Alternative ideas for hot updating of Node.js Web application code

[[135563]]

background

I believe that students who have used Node.js to develop web applications must have been troubled by the problem that the newly modified code must be updated after restarting the Node.js process. Students who are used to using PHP development will find it very difficult to use, and they will say that PHP is the best programming language in the world. Manually restarting the process is not only very annoying and repetitive work, but when the application scale is slightly larger, the startup time gradually becomes non-negligible.

Of course, as a programmer, no matter which language you use, you will not let such things torture yourself.
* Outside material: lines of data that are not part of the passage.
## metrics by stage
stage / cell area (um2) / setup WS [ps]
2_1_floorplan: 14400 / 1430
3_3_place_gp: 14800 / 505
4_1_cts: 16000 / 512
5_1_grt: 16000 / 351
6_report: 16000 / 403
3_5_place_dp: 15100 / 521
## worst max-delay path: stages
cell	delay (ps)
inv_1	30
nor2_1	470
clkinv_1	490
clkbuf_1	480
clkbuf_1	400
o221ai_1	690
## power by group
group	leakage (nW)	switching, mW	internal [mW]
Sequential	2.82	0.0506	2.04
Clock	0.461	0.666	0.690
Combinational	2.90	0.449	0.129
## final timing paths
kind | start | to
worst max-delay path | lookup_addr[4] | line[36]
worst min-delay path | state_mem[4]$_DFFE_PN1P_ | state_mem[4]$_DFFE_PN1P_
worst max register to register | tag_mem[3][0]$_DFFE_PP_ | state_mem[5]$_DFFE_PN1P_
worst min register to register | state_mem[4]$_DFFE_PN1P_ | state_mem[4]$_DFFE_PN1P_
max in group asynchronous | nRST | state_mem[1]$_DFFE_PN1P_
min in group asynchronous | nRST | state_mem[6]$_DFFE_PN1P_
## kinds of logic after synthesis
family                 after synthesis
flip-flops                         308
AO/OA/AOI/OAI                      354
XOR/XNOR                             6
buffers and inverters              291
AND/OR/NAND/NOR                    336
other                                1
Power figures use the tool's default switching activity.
### src/include/coherence_defs.svh
// Build-time constants for the two-processor MESI snooping subsystem
// Sizes the processor ports, the line stores and the memory timing
`ifndef COHERENCE_DEFS_SVH
`define COHERENCE_DEFS_SVH

`define N_CPUS      2   // Processor ports
`define ADDR_W      16  // Byte address width
`define LINE_WORDS  2   // 32-bit words per line
`define N_SETS      4   // Sets per line store
`define MEM_LATENCY 3   // Memory strobe to done, in cycles

`endif

### src/source/bus_controller.sv
// Snooping bus controller
// Grants one coherency unit at a time, broadcasts the snoop to the others,
// collects their replies and moves whole lines to and from main memory
`timescale 1ns/100ps
`include "coherence_defs.svh"

module bus_controller (
    input  logic                                    CLK,
    input  logic                                    nRST,
    input  logic [`N_CPUS-1:0]                      bus_ren,
    input  logic [`N_CPUS-1:0]                      bus_rdx,
    input  logic [`N_CPUS-1:0]                      bus_wb,
    input  logic [`N_CPUS-1:0][`ADDR_W-1:0]         bus_addr,
    input  logic [`N_CPUS-1:0][`LINE_WORDS*32-1:0]  bus_store,
    output logic [`N_CPUS-1:0]                      dwait,
    output logic [`N_CPUS-1:0][`LINE_WORDS*32-1:0]  dload,
    output logic [`N_CPUS-1:0]                      exclusive,
    output logic [`N_CPUS-1:0]                      ccwait,
    output logic [`N_CPUS-1:0][`ADDR_W-1:0]         snoop_addr,
    output logic [`N_CPUS-1:0]                      snoop_inv,
    input  logic [`N_CPUS-1:0]                      snoop_done,
    input  logic [`N_CPUS-1:0]                      snoop_hit,
    input  logic [`N_CPUS-1:0]                      snoop_dirty,
    input  logic [`N_CPUS-1:0][`LINE_WORDS*32-1:0]  snoop_line,
    output logic                                    mem_ren,
    output logic                                    mem_wen,
    output logic [`ADDR_W-1:0]                      mem_addr,
    output logic [`LINE_WORDS*32-1:0]               mem_wdata,
    input  logic [`LINE_WORDS*32-1:0]               mem_rdata,
    input  logic                                    mem_done
);
    localparam CPU_W = (`N_CPUS > 1) ? $clog2(`N_CPUS) : 1;

    typedef enum logic [2:0] {PH_IDLE, PH_SNOOP, PH_FLUSH, PH_MEM, PH_REPLY} phase_t;

    phase_t                    phase;
    logic [CPU_W-1:0]          grant;
    logic [CPU_W-1:0]          pick;
    logic [`N_CPUS-1:0]        req;
    logic [`N_CPUS-1:0]        others;   // Every CPU but the granted one
    logic [`N_CPUS-1:0]        fresh;    // Snoop replies not yet recorded
    logic [`N_CPUS-1:0]        seen_q;
    logic [`N_CPUS-1:0]        hit_q;
    logic [`N_CPUS-1:0]        dirty_q;
    logic                      all_seen;
    logic                      rdx_q;
    logic [`ADDR_W-1:0]        addr_q;
    logic [`LINE_WORDS*32-1:0] data_q;

    always_comb begin
        req  = bus_ren | bus_rdx | bus_wb;
        pick = '0;
        for (int i = `N_CPUS-1; i >= 0; i--) begin  // Lowest number wins
            if (req[i]) begin
                pick = CPU_W'(i);
            end
        end
        for (int i = 0; i < `N_CPUS; i++) begin
            others[i] = (CPU_W'(i) != grant);
        end
    end

    assign fresh    = snoop_done & others & ~seen_q;
    assign all_seen = &(seen_q | fresh | ~others);

    always_ff @(posedge CLK or negedge nRST) begin
        if (!nRST) begin
            phase   <= PH_IDLE;
            grant   <= '0;
            rdx_q   <= 1'b0;
            seen_q  <= '0;
            hit_q   <= '0;
            dirty_q <= '0;
        end else begin
            case (phase)
                PH_IDLE: begin
                    if (|req) begin
                        grant   <= pick;
                        rdx_q   <= bus_rdx[pick];
                        seen_q  <= '0;
                        hit_q   <= '0;
                        dirty_q <= '0;
                        phase   <= bus_wb[pick] ? PH_FLUSH : PH_SNOOP;  // Write-back skips snoop
                    end
                end
                PH_SNOOP: begin
                    seen_q  <= seen_q | fresh;
                    hit_q   <= hit_q | (fresh & snoop_hit);
                    dirty_q <= dirty_q | (fresh & snoop_dirty);
                    if (all_seen) begin
                        phase <= (|(dirty_q | (fresh & snoop_dirty))) ? PH_FLUSH : PH_MEM;
                    end
                end
                PH_FLUSH,
                PH_MEM: begin
                    if (mem_done) begin
                        phase <= PH_REPLY;
                    end
                end
                default: phase <= PH_IDLE;  // Reply lasts one cycle
            endcase
        end
    end

    always_ff @(posedge CLK) begin
        if (phase == PH_IDLE && |req) begin
            addr_q <= bus_addr[pick];
            data_q <= bus_store[pick];
        end else if (phase == PH_SNOOP) begin
            for (int i = 0; i < `N_CPUS; i++) begin
                if (fresh[i] && snoop_dirty[i]) begin
                    data_q <= snoop_line[i];  // Dirty supplier's line
                end
            end
        end else if (phase == PH_MEM && mem_done) begin
            data_q <= mem_rdata;
        end
    end

    always_comb begin
        for (int i = 0; i < `N_CPUS; i++) begin
            ccwait[i]     = (phase == PH_SNOOP) && others[i] && !seen_q[i];
            dwait[i]      = !((phase == PH_REPLY) && !others[i]);
            dload[i]      = data_q;
            exclusive[i]  = !(|hit_q);
            snoop_addr[i] = addr_q;
            snoop_inv[i]  = rdx_q;
        end
    end

    assign mem_wen   = (phase == PH_FLUSH);
    assign mem_ren   = (phase == PH_MEM);
    assign mem_addr  = addr_q;
    assign mem_wdata = data_q;

    a_one_dirty_supplier: assert property (@(posedge CLK) disable iff (!nRST)
        $onehot0(snoop_dirty));

    a_grant_held: assert property (@(posedge CLK) disable iff (!nRST)
        phase != PH_IDLE |-> req[grant]);  // A snooped requester would drop it

endmodule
The most direct and universal way to solve this kind of problem is to monitor file modifications and restart the process. There are many mature solutions for this method, such as the abandoned node-supervisor, the popular PM2, or the lightweight node-dev.

This article provides another approach that only requires a small modification to achieve true zero-restart hot update code and solve the annoying code update problem when developing Web applications with Node.js.
Overall idea

Speaking of hot code updates, the most famous one is the hot update function of Erlang language. The characteristics of this language are high concurrency and distributed programming, and its main application scenarios are similar to securities trading, game servers and other fields. These scenarios more or less require the service to have the means of operation and maintenance during operation, and hot code updates are a very important part of them, so we can first briefly understand the approach of Erlang.

Since I have never used Erlang, the following content is all hearsay. If you want to have an in-depth and accurate understanding of Erlang's code hot update implementation, it is best to consult the official documentation.

Erlang's code loading is managed by a module called code_server. Except for some necessary code at startup, most of the code is loaded by code_server.

When code_server finds that the module code has been updated, it will reload the module. New requests thereafter will be executed using the new module, while existing requests that are still being executed will continue to be executed using the old module.

After the new module is loaded, the old module will be labeled old, and the new module will be labeled current. When the next hot update is performed, Erlang will scan and kill the old module that is still executing, and then continue to update the module according to this logic.

Not all code in Erlang allows hot updates. For example, basic modules such as kernel, stdlib, and compiler are not allowed to be updated by default.

We can find that Node.js also has a module similar to code_server, namely the require system, so Erlang's approach should also be tried on Node.js. By understanding Erlang's approach, we can roughly summarize the key issues in solving code hot update in Node.js:

How to update module code

How to use the new module to handle requests

How to release resources of old modules

Then we will analyze these problems one by one.

How to update module code

To solve the problem of module code update, we need to read the module manager implementation of Node.js and directly link module.js. Through a simple reading, we can find that the core code lies in Module._load. I will post the code a little bit more simply.

 // Check the cache for the requested file.  
 // 1. If a module already exists in the cache: return its exports object.  
 // 2. If the module is native: call `NativeModule.require()` with the  
 // filename and return the result.  
 // 3. Otherwise, create a new module for the file and save it to the cache.  
 // Then have it load the file contents before returning its exports  
 // object.  
 Module._load = function(request, parent, isMain) {
 var filename = Module._resolveFilename(request, parent);
 var cachedModule = Module._cache[filename];
 if (cachedModule) {
 return cachedModule.exports;
 }
 var module = new Module(filename, parent);
 Module._cache[filename] = module;
 module.load(filename);
 return module.exports;
 };
 require.cache = Module._cache;

It can be found that the core is Module._cache. As long as the module cache is cleared, the module manager will reload the latest code the next time you require it.

Write a small program to verify

 // main.js  
 function cleanCache (module) {
 var path = require.resolve(module);
 require.cache[path] = null ;
 }
 setInterval(function () {
 cleanCache( './code.js' );
 var code = require( './code.js' );
 console.log(code);
 }, 5000 );
 // code.js  
 module.exports = 'hello world' ;

Let's execute main.js and modify the content of code.js. We can find that in the console, our code has been successfully updated to the latest code.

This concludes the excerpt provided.